[Prompt]
Restate word for word the lines that begin the listing and end with the line holding "Settings changed: ABC_CLOCK_PERIOD_IN_PS".

--- Recorded data ---

Source: an optimization exercise on an open RTL-to-GDS flow (aim: small area, a short achievable clock period and few clock cycles). Production flows keep margins and buffers that such runs may drop. RTL that was checked went through simulation tests only; none was proved equivalent to the original.

Design huffman, start of the top module:
module huffman (
	input  logic        clk,
	input  logic        reset,
	input  logic        gray_valid,
	input  logic [7:0]  gray_data,
	output logic        cnt_valid,
	output logic [47:0] cnt,           
	output logic        code_valid,
	output logic [47:0] hc,            
	output logic [47:0] m              
);
Settings: LEC_CHECK=0, ABC_CLOCK_PERIOD_IN_PS=2500, CAP_MARGIN=20, CORE_MARGIN=2, CORE_UTILIZATION=40, SETUP_SLACK_MARGIN=3.5, SLEW_MARGIN=20; clock period 6.0 ns.
run.sh (not shown) runs the stock make flow with config.mk's settings and CLKGATE_MAP_FILE= SYNTH_SCRIPT=/design/flow/synth_recipe.tcl, a recipe that flattens the netlist after the stock synthesis.
The starting point passed the timing, design-rule and antenna checks.
Rerun with:
Settings changed: ABC_CLOCK_PERIOD_IN_PS 2500 to unset, SETUP_SLACK_MARGIN 3.5 to 2.3.
Result: Hold slack improves by 4.3 ps; worst setup slack degrades by 230 ps; synthesized cell count does not change; final area falls by about 18%; routed wire length falls by about 20%; non-clock buffer count falls by 163; die area does not change; final cell count falls by 7.8%; global-route usage falls by 3.1 points.
Rerun with:
Settings changed: SETUP_SLACK_MARGIN 2.3 to 2.8.
- worst hold slack improved by 3.3 ps
- global-route usage is higher by 1.0 points
- flip-flop and latch count stays the same
- synthesized cell count does not change
- cell area climbs by 11%
- wire length went up by 9.3%
- cell count rises by 3.7%
Function was not checked in any run of this note: the RTL went through the layout flow alone.

## job 430
Another version of the RTL of huffman (not shown whole).
Size in the first run: about 1400 cells after synthesis, roughly 200 flip-flops, ~12000 sq um of cells after synthesis.
Settings: LEC_CHECK=0, CAP_MARGIN=20, CORE_MARGIN=2, CORE_UTILIZATION=40, SETUP_SLACK_MARGIN=3.4, SLEW_MARGIN=20; clock period 6.0 ns.
standard.sh (not shown) runs the stock make flow with config.mk's settings and CLKGATE_MAP_FILE= SYNTH_SCRIPT=/design/flow/synth_recipe.tcl, a recipe that flattens the netlist after the stock synthesis.
==> flow/flow/run.sh <==
#!/bin/bash
# The standard layout, with the smallest plain buffer on the ports and the
# resizer free to change a cell's footprint (the platform holds it to the same
# footprint, which keeps the port buffers in the slow delay-buffer family).
set -euo pipefail
bash standard.sh MATCH_CELL_FOOTPRINT=0 \
	"BUFFER_PORTS_ARGS=-buffer_cell sky130_fd_sc_hd__buf_1" \
	finish > standard_flow.log 2>&1
Job 430 finished all stages; the layout is clean.
Testbench counts of job 430, summed over its fixed seeds: cycles 19,476.
What job 7219 does differently from job 430 at the input level:
Settings: swapping 3.4 for 3.0 in SETUP_SLACK_MARGIN; putting CTS_CLUSTER_SIZE at 20 where nothing was set; putting CTS_CLUSTER_DIAMETER at 80 where nothing was set.
Findings:
- Job 7219 reached the final stage; the timing, design-rule and antenna checks on its layout passed.
The inputs of job 3382 differ from those of job 7219 as listed below.
Settings: SETUP_SLACK_MARGIN: 3.0 -> 3.2; CORE_UTILIZATION: 40 -> 60.
Notes after the runs:
- The run with more routed wire is job 7219, not job 3382.
- Highest attainable clock frequency for job 3382: about 4.7% up relative to job 7219
- Final-layout clock buffer total: job 3382 vs job 7219 identical
- Hold slack deteriorates in job 3382 relative to job 7219.
> inputs changed (job 3382 -> job 5260)
Settings: a change of CORE_UTILIZATION from 60 to 40.
==> comparison <==
Job 5260 vs job 3382 on cell area after layout: job 5260 is the higher one. When job 5260 is set beside job 3382, its worst-case setup slack after placement turns out to be 0.042 ns larger. Reported for job 5260 and job 3382, number of instances in the synthesized netlist turned out identical to the last digit. Sort job 5260 and job 3382 by global-route usage over all layers asc -> top: job 5260. On job 5260: ratio of cells with drive above 1 in the final layout is 0.34 points higher than what job 3382 gave. When job 5260 is set beside job 3382, its clock network contribution to total cell area turns out to be 0.29 points larger. ~same clock-pin slew on the worst setup and hold paths in job 5260 and job 3382.

[re-timing with driven ports]
Ports are ideal in the flow. The routed layouts listed here were re-timed in OpenROAD.
Step 1: set_driving_cell puts a clkbuf_16 on clk and a buf_2 on each other input, an assumption about the parent block.
Step 2 also shifts input and output timing later by t, the mid clock arrival at the registers, as if the neighbouring blocks saw the same clock.
a / b / c = ideal ports / drivers / drivers and shift; a / b = the first two.
run	shift t [ns]	setup slack, ns	hold slack, ns	worst setup path at the end	worst slew at a driven data input, ns
the first run of note 1	0.579	2.641 / 2.641 / 2.477	0.438 / 0.438 / 0.438	input to register	0.04
the second run of note 1	0.568	2.409 / 2.409 / 2.010	0.442 / 0.442 / 0.442	input to register	0.03
the third run of note 1	0.562	2.629 / 2.629 / 2.420	0.446 / 0.446 / 0.446	input to register	0.04
job 430	0.583	3.342 / 3.342 / 3.081	0.450 / 0.450 / 0.450	input to register	0.03
job 7219	0.534	3.096 / 3.089 / 2.676	0.460 / 0.460 / 0.460	input to register	0.03
job 3382	0.528	3.226 / 3.202 / 2.942	0.443 / 0.443 / 0.443	input to register	0.03
job 5260	0.529	3.249 / 3.249 / 2.858	0.450 / 0.450 / 0.450	input to register	0.03
After both steps every run listed still meets setup and hold. The setup slack of job 7219, which loses most, moves by -0.007 ns with the drivers and by -0.420 ns with both steps.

---

[Exercise answer]
Source: an optimization exercise on an open RTL-to-GDS flow (aim: small area, a short achievable clock period and few clock cycles). Production flows keep margins and buffers that such runs may drop. RTL that was checked went through simulation tests only; none was proved equivalent to the original.

Design huffman, start of the top module:
module huffman (
	input  logic        clk,
	input  logic        reset,
	input  logic        gray_valid,
	input  logic [7:0]  gray_data,
	output logic        cnt_valid,
	output logic [47:0] cnt,           
	output logic        code_valid,
	output logic [47:0] hc,            
	output logic [47:0] m              
);
Settings: LEC_CHECK=0, ABC_CLOCK_PERIOD_IN_PS=2500, CAP_MARGIN=20, CORE_MARGIN=2, CORE_UTILIZATION=40, SETUP_SLACK_MARGIN=3.5, SLEW_MARGIN=20; clock period 6.0 ns.
run.sh (not shown) runs the stock make flow with config.mk's settings and CLKGATE_MAP_FILE= SYNTH_SCRIPT=/design/flow/synth_recipe.tcl, a recipe that flattens the netlist after the stock synthesis.
The starting point passed the timing, design-rule and antenna checks.
Rerun with:
Settings changed: ABC_CLOCK_PERIOD_IN_PS 2500 to unset, SETUP_SLACK_MARGIN 3.5 to 2.3.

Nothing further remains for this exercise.